»»

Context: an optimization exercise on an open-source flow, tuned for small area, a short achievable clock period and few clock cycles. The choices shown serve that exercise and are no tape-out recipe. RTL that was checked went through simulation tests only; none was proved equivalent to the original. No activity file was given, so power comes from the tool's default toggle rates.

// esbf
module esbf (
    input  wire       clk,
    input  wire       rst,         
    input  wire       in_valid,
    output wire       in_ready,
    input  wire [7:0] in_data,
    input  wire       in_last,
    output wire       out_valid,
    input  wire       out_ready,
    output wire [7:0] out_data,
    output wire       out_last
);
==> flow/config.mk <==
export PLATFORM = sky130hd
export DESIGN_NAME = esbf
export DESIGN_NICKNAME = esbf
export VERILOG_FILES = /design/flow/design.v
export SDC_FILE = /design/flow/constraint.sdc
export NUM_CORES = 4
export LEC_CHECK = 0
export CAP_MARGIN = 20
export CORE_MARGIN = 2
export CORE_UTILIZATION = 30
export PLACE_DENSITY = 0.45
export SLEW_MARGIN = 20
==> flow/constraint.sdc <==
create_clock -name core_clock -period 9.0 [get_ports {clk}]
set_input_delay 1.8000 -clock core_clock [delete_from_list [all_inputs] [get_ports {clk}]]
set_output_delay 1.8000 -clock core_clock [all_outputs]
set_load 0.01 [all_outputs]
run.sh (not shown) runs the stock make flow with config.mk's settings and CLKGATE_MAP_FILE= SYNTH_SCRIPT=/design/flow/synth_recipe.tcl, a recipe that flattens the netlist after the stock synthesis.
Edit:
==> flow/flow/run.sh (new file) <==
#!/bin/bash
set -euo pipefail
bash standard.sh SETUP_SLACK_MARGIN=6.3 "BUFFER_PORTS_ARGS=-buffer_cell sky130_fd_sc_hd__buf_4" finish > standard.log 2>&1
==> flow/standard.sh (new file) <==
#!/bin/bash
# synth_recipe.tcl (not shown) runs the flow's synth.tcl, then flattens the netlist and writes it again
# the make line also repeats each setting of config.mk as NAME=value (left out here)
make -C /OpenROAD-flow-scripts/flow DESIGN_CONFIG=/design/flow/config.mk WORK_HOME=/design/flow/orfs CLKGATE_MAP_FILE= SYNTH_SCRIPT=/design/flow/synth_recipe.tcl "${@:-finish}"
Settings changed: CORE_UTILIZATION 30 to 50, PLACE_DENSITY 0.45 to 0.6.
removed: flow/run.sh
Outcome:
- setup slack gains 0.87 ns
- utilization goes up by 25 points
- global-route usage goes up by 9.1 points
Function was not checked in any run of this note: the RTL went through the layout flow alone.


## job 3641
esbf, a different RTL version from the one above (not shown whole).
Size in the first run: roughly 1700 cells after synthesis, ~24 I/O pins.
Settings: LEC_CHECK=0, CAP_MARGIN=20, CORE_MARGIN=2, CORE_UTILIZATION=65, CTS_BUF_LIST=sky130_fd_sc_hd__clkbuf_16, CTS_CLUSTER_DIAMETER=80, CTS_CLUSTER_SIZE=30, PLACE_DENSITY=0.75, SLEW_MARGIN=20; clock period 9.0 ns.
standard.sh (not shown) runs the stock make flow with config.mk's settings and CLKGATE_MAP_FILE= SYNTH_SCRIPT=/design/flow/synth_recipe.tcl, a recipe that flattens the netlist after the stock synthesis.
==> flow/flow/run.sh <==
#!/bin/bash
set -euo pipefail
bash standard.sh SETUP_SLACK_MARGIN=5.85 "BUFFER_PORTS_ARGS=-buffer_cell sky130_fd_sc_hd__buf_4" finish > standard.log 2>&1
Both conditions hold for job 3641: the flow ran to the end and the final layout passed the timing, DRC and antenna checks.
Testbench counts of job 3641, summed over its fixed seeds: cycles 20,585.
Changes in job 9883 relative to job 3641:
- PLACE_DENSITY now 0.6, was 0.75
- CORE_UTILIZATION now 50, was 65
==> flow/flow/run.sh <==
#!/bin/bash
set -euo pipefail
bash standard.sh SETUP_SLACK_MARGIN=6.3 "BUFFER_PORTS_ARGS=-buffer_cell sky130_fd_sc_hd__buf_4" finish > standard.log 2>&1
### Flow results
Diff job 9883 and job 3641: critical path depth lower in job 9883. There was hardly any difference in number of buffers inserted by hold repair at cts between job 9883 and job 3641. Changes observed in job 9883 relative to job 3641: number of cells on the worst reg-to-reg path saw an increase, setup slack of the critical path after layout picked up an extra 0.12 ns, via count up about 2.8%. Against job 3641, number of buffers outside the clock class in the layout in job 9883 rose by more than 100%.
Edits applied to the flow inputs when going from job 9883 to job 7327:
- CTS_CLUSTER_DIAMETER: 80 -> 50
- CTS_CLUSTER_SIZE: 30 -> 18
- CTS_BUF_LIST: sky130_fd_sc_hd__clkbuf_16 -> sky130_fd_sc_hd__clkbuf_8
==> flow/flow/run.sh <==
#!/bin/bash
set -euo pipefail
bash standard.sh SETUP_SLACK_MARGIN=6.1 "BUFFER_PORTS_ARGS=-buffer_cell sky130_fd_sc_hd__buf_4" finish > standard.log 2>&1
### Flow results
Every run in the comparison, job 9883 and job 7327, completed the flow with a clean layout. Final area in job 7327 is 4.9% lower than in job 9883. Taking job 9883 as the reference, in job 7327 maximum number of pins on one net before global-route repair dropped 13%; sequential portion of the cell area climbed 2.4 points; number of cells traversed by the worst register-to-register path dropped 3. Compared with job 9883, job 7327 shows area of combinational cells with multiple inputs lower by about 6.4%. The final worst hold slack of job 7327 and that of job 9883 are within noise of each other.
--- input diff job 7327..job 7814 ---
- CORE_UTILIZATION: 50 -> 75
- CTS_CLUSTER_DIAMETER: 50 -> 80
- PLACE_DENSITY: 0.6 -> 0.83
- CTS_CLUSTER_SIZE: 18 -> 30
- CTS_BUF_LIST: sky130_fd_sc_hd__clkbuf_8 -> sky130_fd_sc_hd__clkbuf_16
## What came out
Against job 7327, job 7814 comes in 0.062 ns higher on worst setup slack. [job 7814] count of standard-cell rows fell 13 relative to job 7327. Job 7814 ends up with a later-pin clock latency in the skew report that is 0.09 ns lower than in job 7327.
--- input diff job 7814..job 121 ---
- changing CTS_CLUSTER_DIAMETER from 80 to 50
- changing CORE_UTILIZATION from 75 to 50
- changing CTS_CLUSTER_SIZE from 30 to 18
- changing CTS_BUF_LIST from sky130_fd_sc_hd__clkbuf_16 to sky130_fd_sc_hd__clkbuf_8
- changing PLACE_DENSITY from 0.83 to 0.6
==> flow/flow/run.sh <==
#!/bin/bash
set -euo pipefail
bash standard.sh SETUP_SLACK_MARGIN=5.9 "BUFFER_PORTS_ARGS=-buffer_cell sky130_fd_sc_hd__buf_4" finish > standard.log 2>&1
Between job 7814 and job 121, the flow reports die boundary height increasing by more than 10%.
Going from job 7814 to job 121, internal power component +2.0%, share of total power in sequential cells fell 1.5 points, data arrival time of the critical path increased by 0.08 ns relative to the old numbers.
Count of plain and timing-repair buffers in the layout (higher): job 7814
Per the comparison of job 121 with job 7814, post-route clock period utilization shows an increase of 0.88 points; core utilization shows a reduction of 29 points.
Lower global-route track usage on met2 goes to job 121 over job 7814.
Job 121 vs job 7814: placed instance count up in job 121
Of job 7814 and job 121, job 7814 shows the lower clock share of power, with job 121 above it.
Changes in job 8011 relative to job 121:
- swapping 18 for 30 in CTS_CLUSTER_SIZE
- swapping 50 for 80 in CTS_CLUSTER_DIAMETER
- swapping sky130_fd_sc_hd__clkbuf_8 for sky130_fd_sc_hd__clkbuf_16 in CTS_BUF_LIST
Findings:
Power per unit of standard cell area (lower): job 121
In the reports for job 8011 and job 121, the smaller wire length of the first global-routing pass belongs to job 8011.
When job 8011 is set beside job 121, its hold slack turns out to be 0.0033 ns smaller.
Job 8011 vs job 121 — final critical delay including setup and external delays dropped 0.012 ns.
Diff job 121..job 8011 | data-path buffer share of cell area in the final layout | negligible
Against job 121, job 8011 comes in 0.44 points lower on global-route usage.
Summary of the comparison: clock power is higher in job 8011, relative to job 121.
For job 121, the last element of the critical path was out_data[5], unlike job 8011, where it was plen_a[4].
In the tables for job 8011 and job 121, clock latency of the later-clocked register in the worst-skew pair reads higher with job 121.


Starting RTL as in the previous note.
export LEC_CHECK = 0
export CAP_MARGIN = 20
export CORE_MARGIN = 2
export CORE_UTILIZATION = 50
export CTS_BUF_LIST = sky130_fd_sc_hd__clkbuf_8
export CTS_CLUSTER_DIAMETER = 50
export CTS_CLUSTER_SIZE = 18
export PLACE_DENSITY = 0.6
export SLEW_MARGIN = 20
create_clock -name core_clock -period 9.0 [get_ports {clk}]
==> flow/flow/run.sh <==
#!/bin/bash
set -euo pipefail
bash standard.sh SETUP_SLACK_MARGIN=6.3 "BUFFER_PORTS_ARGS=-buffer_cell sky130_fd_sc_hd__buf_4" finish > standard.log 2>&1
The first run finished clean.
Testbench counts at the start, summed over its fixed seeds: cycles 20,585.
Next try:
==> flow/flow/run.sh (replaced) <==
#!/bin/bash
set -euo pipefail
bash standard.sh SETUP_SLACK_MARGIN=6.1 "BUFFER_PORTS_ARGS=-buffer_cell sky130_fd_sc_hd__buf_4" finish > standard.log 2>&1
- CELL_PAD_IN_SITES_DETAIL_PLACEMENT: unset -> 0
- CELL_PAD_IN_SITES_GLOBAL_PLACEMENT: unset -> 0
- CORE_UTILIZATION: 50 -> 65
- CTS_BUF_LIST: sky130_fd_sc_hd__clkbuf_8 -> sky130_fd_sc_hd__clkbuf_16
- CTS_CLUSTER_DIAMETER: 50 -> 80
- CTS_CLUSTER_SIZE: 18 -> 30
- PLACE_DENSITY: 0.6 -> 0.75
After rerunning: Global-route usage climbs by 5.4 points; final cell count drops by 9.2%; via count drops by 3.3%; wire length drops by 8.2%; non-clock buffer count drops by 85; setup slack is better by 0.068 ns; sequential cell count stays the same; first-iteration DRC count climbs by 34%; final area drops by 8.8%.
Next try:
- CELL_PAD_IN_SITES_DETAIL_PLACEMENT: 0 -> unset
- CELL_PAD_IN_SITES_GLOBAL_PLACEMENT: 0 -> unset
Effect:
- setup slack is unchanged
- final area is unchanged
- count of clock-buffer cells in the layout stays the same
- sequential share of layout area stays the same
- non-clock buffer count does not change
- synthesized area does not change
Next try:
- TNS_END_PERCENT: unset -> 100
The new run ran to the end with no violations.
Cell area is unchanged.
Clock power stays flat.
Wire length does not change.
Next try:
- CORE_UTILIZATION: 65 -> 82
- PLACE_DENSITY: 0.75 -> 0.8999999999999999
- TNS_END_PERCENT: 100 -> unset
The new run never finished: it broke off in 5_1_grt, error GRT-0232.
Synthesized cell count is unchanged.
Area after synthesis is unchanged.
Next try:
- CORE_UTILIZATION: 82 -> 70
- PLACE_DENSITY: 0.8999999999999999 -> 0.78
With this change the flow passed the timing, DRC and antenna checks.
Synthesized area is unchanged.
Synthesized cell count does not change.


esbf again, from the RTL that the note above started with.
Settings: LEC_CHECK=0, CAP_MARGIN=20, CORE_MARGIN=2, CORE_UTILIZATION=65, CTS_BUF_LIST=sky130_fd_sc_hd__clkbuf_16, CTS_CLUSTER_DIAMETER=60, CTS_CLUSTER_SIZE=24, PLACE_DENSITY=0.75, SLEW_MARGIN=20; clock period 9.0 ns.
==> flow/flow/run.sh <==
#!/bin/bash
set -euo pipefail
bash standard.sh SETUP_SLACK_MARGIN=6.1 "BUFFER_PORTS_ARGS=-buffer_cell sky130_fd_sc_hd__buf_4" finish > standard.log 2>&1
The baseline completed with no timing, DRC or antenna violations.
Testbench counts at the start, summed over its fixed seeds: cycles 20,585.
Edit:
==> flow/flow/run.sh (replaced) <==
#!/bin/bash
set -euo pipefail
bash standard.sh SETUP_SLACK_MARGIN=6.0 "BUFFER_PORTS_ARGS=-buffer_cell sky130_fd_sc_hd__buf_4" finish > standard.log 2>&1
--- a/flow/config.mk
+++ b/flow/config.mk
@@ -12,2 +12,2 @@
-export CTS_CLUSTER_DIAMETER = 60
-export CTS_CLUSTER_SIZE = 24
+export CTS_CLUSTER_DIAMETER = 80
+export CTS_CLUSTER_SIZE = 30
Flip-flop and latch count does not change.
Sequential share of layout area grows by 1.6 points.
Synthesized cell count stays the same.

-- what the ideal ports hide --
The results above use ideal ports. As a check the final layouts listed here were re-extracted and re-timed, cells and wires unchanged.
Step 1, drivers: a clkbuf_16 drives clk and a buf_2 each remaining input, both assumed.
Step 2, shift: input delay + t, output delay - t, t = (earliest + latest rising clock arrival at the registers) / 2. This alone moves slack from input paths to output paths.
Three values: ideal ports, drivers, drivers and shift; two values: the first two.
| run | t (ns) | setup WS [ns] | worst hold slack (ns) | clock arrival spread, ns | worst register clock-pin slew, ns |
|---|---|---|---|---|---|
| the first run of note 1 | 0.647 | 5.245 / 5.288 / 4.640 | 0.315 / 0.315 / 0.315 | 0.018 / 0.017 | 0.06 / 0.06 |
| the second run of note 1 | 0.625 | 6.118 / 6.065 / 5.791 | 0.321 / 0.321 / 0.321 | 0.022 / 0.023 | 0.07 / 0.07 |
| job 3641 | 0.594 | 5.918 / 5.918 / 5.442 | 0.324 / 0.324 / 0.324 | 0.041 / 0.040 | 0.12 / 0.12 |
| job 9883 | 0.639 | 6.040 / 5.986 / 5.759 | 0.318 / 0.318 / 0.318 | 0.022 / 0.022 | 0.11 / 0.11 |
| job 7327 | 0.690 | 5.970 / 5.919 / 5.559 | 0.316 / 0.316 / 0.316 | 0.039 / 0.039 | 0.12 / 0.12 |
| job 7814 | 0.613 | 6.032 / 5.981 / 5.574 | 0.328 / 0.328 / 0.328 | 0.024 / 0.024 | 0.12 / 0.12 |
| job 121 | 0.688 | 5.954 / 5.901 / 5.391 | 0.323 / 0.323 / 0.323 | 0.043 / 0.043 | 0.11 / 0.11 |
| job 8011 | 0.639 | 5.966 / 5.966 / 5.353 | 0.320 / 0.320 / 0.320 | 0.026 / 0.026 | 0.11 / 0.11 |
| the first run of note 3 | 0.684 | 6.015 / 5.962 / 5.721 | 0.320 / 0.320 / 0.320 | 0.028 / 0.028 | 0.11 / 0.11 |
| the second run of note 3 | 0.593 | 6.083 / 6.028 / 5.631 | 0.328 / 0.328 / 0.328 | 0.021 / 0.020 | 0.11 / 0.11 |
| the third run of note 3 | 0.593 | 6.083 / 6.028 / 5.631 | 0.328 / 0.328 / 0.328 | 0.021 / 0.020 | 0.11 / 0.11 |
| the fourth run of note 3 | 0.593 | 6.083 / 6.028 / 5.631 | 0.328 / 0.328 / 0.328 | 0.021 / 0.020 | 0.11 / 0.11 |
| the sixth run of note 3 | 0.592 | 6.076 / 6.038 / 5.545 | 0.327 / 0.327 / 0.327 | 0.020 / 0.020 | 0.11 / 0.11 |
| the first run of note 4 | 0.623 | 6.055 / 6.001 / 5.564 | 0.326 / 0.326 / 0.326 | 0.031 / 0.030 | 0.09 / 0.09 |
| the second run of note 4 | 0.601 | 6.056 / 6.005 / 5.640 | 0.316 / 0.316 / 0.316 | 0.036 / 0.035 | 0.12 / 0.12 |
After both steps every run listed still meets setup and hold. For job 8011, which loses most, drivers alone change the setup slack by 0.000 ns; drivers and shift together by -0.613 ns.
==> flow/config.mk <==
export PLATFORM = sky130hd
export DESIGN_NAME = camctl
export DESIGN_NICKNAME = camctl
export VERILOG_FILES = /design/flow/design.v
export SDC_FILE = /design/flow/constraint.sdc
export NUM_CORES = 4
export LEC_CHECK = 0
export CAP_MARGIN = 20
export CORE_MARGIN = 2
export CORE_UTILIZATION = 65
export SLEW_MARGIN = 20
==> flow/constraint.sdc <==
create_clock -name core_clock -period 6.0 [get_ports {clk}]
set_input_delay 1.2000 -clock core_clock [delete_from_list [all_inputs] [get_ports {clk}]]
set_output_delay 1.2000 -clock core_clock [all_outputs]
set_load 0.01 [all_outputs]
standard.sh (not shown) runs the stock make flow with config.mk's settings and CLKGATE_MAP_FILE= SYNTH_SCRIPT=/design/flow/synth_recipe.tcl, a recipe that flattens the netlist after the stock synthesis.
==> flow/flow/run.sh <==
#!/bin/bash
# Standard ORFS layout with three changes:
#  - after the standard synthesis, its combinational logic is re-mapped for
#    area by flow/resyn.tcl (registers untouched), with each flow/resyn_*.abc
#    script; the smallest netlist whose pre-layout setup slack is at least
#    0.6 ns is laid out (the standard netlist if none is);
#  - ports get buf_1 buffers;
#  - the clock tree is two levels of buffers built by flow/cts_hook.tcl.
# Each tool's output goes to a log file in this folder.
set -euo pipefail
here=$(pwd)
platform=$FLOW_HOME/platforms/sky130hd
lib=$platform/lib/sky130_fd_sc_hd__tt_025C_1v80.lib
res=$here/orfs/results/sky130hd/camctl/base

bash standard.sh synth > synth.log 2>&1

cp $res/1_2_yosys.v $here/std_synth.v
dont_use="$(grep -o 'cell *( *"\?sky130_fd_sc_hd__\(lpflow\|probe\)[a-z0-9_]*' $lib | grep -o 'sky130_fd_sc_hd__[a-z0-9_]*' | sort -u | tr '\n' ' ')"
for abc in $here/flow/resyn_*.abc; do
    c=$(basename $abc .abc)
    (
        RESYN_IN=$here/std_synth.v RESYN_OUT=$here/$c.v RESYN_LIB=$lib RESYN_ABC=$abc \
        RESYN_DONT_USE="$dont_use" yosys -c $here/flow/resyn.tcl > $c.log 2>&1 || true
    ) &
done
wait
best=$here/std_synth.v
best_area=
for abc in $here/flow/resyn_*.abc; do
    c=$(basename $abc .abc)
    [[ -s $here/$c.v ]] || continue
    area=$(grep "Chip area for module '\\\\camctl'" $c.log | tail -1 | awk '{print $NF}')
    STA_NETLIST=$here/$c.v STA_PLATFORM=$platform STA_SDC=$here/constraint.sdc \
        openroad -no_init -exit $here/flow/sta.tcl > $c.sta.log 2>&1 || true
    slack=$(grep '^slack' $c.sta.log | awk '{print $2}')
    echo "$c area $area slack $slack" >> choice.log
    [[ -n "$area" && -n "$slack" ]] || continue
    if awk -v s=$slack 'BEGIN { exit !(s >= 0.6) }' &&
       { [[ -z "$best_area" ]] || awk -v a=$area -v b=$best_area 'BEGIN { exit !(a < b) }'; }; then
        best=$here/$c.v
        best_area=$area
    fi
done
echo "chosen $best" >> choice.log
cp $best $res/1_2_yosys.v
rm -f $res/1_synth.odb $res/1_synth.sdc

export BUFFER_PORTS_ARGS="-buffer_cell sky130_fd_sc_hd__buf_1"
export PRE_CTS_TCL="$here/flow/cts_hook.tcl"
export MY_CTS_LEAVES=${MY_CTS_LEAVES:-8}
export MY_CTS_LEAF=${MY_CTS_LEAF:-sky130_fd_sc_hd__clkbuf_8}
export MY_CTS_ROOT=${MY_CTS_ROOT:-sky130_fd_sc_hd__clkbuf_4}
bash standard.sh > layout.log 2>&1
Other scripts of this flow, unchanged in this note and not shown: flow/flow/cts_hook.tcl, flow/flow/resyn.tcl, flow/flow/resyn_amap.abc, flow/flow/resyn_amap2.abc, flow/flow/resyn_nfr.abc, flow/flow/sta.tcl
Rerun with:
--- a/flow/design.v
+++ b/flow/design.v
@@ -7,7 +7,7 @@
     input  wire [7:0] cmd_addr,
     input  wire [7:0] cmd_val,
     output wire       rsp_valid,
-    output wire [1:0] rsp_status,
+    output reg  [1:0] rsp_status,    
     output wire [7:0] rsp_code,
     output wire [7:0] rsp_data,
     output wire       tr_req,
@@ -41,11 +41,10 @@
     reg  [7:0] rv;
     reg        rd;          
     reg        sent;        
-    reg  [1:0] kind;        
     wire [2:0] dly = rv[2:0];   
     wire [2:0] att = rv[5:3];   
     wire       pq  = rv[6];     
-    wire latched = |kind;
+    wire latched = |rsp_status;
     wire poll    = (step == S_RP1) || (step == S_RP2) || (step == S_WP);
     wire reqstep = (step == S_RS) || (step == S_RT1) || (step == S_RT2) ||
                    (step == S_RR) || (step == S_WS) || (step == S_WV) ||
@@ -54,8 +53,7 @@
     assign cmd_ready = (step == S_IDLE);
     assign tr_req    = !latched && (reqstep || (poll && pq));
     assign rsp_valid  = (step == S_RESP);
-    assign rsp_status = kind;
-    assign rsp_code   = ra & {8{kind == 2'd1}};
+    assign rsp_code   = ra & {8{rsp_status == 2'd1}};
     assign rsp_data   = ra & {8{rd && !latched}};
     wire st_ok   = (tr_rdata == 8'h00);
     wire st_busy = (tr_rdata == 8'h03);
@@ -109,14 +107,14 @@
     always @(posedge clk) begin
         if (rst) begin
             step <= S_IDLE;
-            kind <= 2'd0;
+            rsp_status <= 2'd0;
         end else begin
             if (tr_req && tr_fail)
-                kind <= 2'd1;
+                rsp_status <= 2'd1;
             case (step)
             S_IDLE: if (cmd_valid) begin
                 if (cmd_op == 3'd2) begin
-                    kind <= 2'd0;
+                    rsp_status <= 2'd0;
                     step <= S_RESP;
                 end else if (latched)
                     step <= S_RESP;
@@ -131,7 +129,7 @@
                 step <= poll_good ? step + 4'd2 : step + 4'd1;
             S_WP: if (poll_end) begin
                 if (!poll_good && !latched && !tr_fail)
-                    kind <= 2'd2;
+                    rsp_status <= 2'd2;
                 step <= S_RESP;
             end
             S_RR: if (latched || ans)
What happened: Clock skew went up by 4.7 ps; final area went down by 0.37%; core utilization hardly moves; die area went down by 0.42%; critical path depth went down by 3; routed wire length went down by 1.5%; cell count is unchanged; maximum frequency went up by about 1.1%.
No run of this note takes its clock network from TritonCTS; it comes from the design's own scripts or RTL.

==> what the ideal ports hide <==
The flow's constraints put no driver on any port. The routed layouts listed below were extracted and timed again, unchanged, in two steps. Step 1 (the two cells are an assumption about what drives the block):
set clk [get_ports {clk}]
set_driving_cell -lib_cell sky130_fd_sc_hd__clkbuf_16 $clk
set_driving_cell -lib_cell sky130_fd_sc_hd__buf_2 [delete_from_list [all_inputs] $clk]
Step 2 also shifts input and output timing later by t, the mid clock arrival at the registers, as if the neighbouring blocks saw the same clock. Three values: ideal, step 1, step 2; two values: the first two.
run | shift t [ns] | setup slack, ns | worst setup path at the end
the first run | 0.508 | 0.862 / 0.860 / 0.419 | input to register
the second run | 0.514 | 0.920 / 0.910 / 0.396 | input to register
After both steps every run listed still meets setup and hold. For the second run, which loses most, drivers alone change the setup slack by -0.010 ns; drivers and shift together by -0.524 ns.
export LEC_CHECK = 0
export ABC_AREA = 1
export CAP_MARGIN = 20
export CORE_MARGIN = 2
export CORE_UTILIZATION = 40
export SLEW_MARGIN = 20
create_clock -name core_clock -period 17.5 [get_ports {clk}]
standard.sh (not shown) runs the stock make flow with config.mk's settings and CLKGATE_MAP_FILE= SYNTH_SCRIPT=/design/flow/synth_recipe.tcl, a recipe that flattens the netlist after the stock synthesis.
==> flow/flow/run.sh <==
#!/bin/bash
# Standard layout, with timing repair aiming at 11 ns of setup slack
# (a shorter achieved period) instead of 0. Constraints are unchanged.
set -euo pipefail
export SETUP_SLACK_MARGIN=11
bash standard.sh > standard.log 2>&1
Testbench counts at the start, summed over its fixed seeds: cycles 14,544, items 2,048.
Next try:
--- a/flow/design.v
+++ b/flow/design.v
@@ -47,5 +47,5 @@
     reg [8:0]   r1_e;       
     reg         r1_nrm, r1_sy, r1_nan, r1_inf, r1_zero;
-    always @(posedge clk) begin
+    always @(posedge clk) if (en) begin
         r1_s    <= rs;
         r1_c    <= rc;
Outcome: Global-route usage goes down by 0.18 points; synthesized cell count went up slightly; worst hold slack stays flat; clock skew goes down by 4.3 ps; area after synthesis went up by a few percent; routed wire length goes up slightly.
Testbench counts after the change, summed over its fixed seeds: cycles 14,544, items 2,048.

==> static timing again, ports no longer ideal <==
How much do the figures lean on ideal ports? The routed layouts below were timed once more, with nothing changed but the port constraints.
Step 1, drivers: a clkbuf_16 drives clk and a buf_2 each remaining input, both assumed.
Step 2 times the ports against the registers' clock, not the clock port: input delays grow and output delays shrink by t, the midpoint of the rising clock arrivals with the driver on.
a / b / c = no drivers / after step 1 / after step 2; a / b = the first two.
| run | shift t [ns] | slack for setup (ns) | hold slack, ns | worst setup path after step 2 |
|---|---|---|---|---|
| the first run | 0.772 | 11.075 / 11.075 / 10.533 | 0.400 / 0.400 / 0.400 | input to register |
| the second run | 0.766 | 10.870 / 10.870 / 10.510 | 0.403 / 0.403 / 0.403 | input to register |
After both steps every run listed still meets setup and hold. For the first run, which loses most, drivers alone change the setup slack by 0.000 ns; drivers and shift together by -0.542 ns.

««

__Work item__
Find all lines holding the word "true" in the records above and copy them.

__Answer to this exercise__
        RESYN_DONT_USE="$dont_use" yosys -c $here/flow/resyn.tcl > $c.log 2>&1 || true
        openroad -no_init -exit $here/flow/sta.tcl > $c.sta.log 2>&1 || true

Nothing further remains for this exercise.